__Work to complete__. Nothing but the lines from the one with "export IMPL_cp_data_required_time_ns=0.80" down to the one with "current_design MyDesign" should be returned, exactly and with both ends included, from the material below.

__Records provided__.
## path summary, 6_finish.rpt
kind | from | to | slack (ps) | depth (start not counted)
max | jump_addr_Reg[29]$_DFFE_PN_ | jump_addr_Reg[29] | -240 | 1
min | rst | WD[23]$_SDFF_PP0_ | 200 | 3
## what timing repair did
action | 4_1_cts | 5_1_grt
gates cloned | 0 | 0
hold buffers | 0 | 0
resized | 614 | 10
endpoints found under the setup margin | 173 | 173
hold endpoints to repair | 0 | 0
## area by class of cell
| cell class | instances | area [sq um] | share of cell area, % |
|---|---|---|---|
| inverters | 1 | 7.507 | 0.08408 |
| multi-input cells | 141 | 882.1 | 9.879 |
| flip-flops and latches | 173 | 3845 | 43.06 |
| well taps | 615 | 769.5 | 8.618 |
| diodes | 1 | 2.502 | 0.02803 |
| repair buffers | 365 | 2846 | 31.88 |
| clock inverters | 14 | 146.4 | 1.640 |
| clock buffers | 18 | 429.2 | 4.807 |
## run.sh

```bash
#!/bin/bash
# OpenROAD 26Q1-2900-gdf79404cd8, Yosys 0.63+post, stock flow scripts
make -C /OpenROAD-flow-scripts/flow DESIGN_CONFIG=/design/flow/config.mk WORK_HOME=/design/flow/orfs finish
```

## config.mk

```make
export PLATFORM = sky130hd
export DESIGN_NAME = ID_EX
export DESIGN_NICKNAME = ID_EX
export VERILOG_FILES = /design/flow/design.v
export SDC_FILE = /design/flow/constraint.sdc
export NUM_CORES = 4
export LEC_CHECK = 1
export CORE_AREA = 10 10 192 192
export DIE_AREA = 0 0 202 202
```

## constraint.sdc

```tcl
current_design ID_EX

set clk_period 1.0
set clk_io_pct 0.2

create_clock -name clk0 -period $clk_period [get_ports {clk}]

set non_clock_inputs [all_inputs -no_clocks]
set_input_delay [expr $clk_period * $clk_io_pct] -clock clk0 $non_clock_inputs
set_output_delay [expr $clk_period * $clk_io_pct] -clock clk0 [all_outputs]
```

## design.v

```verilog
module ID_EX( clk, rst, Zero, WB, M, EX, rt, rd, extend_SHT, funct, total, RD1, RD2, immed_in, pc, jump_addr, ZeroEX, total_Reg, WB_Reg, MEM_Reg, EX_Reg, rt_Reg, rd_Reg, extend_SHT_Reg, funct_Reg, RD1_Reg, RD2_Reg, immed_in_Reg, pc_Reg, jump_addr_Reg );
	input clk, rst, Zero;
	input [2:0] WB;
	input [3:0] M, EX;
	input [4:0] rt, rd, extend_SHT;
	input [5:0] funct;
	input [6:0] total;
	input [31:0] RD1, RD2, immed_in, pc, jump_addr;
	output reg ZeroEX ;
	output reg [6:0] total_Reg;
	output reg [2:0] WB_Reg;
	output reg [3:0] MEM_Reg, EX_Reg;
	output reg [4:0] rt_Reg, rd_Reg, extend_SHT_Reg;
	output reg [5:0] funct_Reg ;
	output reg [31:0] RD1_Reg, RD2_Reg, immed_in_Reg, pc_Reg, jump_addr_Reg;
	always@( posedge clk )
	begin
		if ( rst )
		begin
			ZeroEX <= 0 ;
			pc_Reg <= 0;
			WB_Reg <= 0; 
			MEM_Reg <= 0;
			EX_Reg <= 0;
			RD1_Reg <= 0;
			RD2_Reg <= 0;
			immed_in_Reg <= 0;
			rt_Reg <= 0 ;
			rd_Reg <= 0;
			total_Reg <= 0;
			funct_Reg <= 0;
			extend_SHT_Reg <= 0 ;
		end
		else
		begin
			ZeroEX <= Zero ;
			pc_Reg <= pc;
			WB_Reg <= WB;
			MEM_Reg <= M;
			EX_Reg <= EX;
			RD1_Reg <= RD1;
			RD2_Reg <= RD2;
			immed_in_Reg <= immed_in;
			rt_Reg <= rt;
			rd_Reg <= rd;
			total_Reg <= total;
			jump_addr_Reg <= jump_addr ;
			funct_Reg <= funct ;
			extend_SHT_Reg <= extend_SHT ;
		end
	end
endmodule
```

==> flow_metrics.env <==
# source this file to load flow results
export IMPL_status="complete, but fails checks"
export IMPL_violations="negative setup slack"
export IMPL_tightest_slew_ns=0.232
export IMPL_cp_end_kind="output port"
export IMPL_ys_top_cells_by_count="dfxtp_1 (168), nor2b_1 (168), edfxtp_1 (32)"
export IMPL_numCtsBuffers=17
export IMPL_io_buffers=401
export IMPL_gp_congestion=0.826
export IMPL_startpoint_type="flop"
export IMPL_min_from="rst"
export IMPL_fmax_mhz=871
export IMPL_yosys_warnings=1
export IMPL_leakage_uw=0.00421
export IMPL_syn_area_sq_um=5470
export IMPL_fill_cells=3363
export IMPL_cp_max_fo=1
export IMPL_edf_count=32
export IMPL_finalSetupViolCount=200
export IMPL_track_usage_pct=9.96
export IMPL_critPathSlowestCell="edfxtp_1"
export IMPL_rsz0062_at_grt="true"
export IMPL_async_reset_ff_share_pct=0
export IMPL_synth_flops=200
export IMPL_syn_avg_cell_area_sq_um=14.1
export IMPL_tritoncts="yes"
export IMPL_warning_count=28
export IMPL_period_minus_slack_ns=1.15
export IMPL_hold_viol_final=0
export IMPL_crit_family="flip-flops"
export IMPL_cap_violations=0
export IMPL_clk_pin_slew_ns=0.07
export IMPL_syn_instance_count=387
export IMPL_core_util_floorplan_pct=16.8
export IMPL_ys_seq_share_pct=79.0
export IMPL_vias_per_cell=3.29
export IMPL_cts_sinks=200
export IMPL_hold_ws_ns=0.217
export IMPL_power_uw=17200
export IMPL_drc=0
export IMPL_firstDrtPassIters=4
export IMPL_yosysUniqueCellTypes=7
export IMPL_cp_slowest_stage_delay_ns=0.38
export IMPL_dp_hpwl_microns=17000
export IMPL_rows=66
export IMPL_path_cells="buf_2"
export IMPL_final_util_pct=30.2
export IMPL_hp_class="in2reg"
export IMPL_flop_cell="dfxtp_1"
export IMPL_wire_per_inst_microns=16.5
export IMPL_grt_start_max_net_pins=38
export IMPL_ant_nets=0
export IMPL_cts_resized=690
export IMPL_fin_ws_ns=-0.148
export IMPL_slew_viol_final=0
export IMPL_antenna_found_initial=2
export IMPL_cts_hold_buf=0
export IMPL_slew_headroom_pct=84.5
export IMPL_postCtsSetupBuffers=0
export IMPL_vias=4149
export IMPL_top_area_cell="dfxtp_1"
export IMPL_die_area_sq_um=40800
export IMPL_clock_root_buffer="clkbuf_16"
export IMPL_crit_type="reg2out"
export IMPL_synth_top_area_share_pct=61.5
export IMPL_die_h_microns=202
export IMPL_grt_first_pass_wirelength_microns=30000
export IMPL_pin_count=402
export IMPL_synth_stat_cells=387
export IMPL_design_core_area_sq_um=32600
export IMPL_max_vdd_ir_drop_v=0.00105
export IMPL_power_density_nw_per_um2=1740
export IMPL_grt_pass1_vias=4372
export IMPL_cp_arrival_ns=0.95
export IMPL_min_period_over_period_pct=115
export IMPL_drt_iter0_drc=74
export IMPL_yosysChipArea_sq_um=5470
export IMPL_grt_overflow=0
export IMPL_worst_path_buf_inv=1
export IMPL_cts_max_level=4
export IMPL_cp_data_required_time_ns=0.80
export IMPL_wl_microns=20800
export IMPL_place_area_sq_um=10200
export IMPL_netlist_top_cells_area="dfxtp_1 (61%), nor2b_1 (19%), edfxtp_1 (18%)"
export IMPL_hold_end="RD1_Reg[20]$_SDFF_PP0_"
export IMPL_area_growth_pct=79.9
export IMPL_final_layout_size_suffix_gt1_share_pct=33.7
export IMPL_fp_dieW_microns=202
export IMPL_clock_path_buffers=2
export IMPL_design_area_sq_um=9840
export IMPL_whs_path_depth=3
### ./constraint.sdc
current_design spi_ctrlr

set clk_period 3.3
set clk_io_pct 0.2

create_clock -name clk0 -period $clk_period [get_ports {clk}]

set non_clock_inputs [all_inputs -no_clocks]
set_input_delay [expr $clk_period * $clk_io_pct] -clock clk0 $non_clock_inputs
set_output_delay [expr $clk_period * $clk_io_pct] -clock clk0 [all_outputs]
### ./run.sh
#!/bin/bash
# OpenROAD 26Q1-2900-gdf79404cd8, Yosys 0.63+post, stock flow scripts
make -C /OpenROAD-flow-scripts/flow DESIGN_CONFIG=/design/flow/config.mk WORK_HOME=/design/flow/orfs finish
### ./config.mk
export PLATFORM = sky130hd
export DESIGN_NAME = spi_ctrlr
export DESIGN_NICKNAME = spi_ctrlr
export VERILOG_FILES = /design/flow/design.v
export SDC_FILE = /design/flow/constraint.sdc
export NUM_CORES = 4
export LEC_CHECK = 1
export CORE_UTILIZATION = 50
### flow/config.mk
export PLATFORM = sky130hd
export DESIGN_NAME = MyDesign
export DESIGN_NICKNAME = MyDesign
export VERILOG_FILES = /design/flow/design.v
export SDC_FILE = /design/flow/constraint.sdc
export NUM_CORES = 4
export LEC_CHECK = 1
export CORE_UTILIZATION = 40
### flow/constraint.sdc
current_design MyDesign

set clk_period 20.2
set clk_io_pct 0.2

create_clock -name clk0 -period $clk_period [get_ports {clk}]

set non_clock_inputs [all_inputs -no_clocks]
set_input_delay [expr $clk_period * $clk_io_pct] -clock clk0 $non_clock_inputs
set_output_delay [expr $clk_period * $clk_io_pct] -clock clk0 [all_outputs]
### flow/run.sh
#!/bin/bash
# OpenROAD 26Q1-2900-gdf79404cd8, Yosys 0.63+post, stock flow scripts
make -C /OpenROAD-flow-scripts/flow DESIGN_CONFIG=/design/flow/config.mk WORK_HOME=/design/flow/orfs finish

__Result of this exercise__.
export IMPL_cp_data_required_time_ns=0.80
export IMPL_wl_microns=20800
export IMPL_place_area_sq_um=10200
export IMPL_netlist_top_cells_area="dfxtp_1 (61%), nor2b_1 (19%), edfxtp_1 (18%)"
export IMPL_hold_end="RD1_Reg[20]$_SDFF_PP0_"
export IMPL_area_growth_pct=79.9
export IMPL_final_layout_size_suffix_gt1_share_pct=33.7
export IMPL_fp_dieW_microns=202
export IMPL_clock_path_buffers=2
export IMPL_design_area_sq_um=9840
export IMPL_whs_path_depth=3
### ./constraint.sdc
current_design spi_ctrlr

set clk_period 3.3
set clk_io_pct 0.2

create_clock -name clk0 -period $clk_period [get_ports {clk}]

set non_clock_inputs [all_inputs -no_clocks]
set_input_delay [expr $clk_period * $clk_io_pct] -clock clk0 $non_clock_inputs
set_output_delay [expr $clk_period * $clk_io_pct] -clock clk0 [all_outputs]
### ./run.sh
#!/bin/bash
# OpenROAD 26Q1-2900-gdf79404cd8, Yosys 0.63+post, stock flow scripts
make -C /OpenROAD-flow-scripts/flow DESIGN_CONFIG=/design/flow/config.mk WORK_HOME=/design/flow/orfs finish
### ./config.mk
export PLATFORM = sky130hd
export DESIGN_NAME = spi_ctrlr
export DESIGN_NICKNAME = spi_ctrlr
export VERILOG_FILES = /design/flow/design.v
export SDC_FILE = /design/flow/constraint.sdc
export NUM_CORES = 4
export LEC_CHECK = 1
export CORE_UTILIZATION = 50
### flow/config.mk
export PLATFORM = sky130hd
export DESIGN_NAME = MyDesign
export DESIGN_NICKNAME = MyDesign
export VERILOG_FILES = /design/flow/design.v
export SDC_FILE = /design/flow/constraint.sdc
export NUM_CORES = 4
export LEC_CHECK = 1
export CORE_UTILIZATION = 40
### flow/constraint.sdc
current_design MyDesign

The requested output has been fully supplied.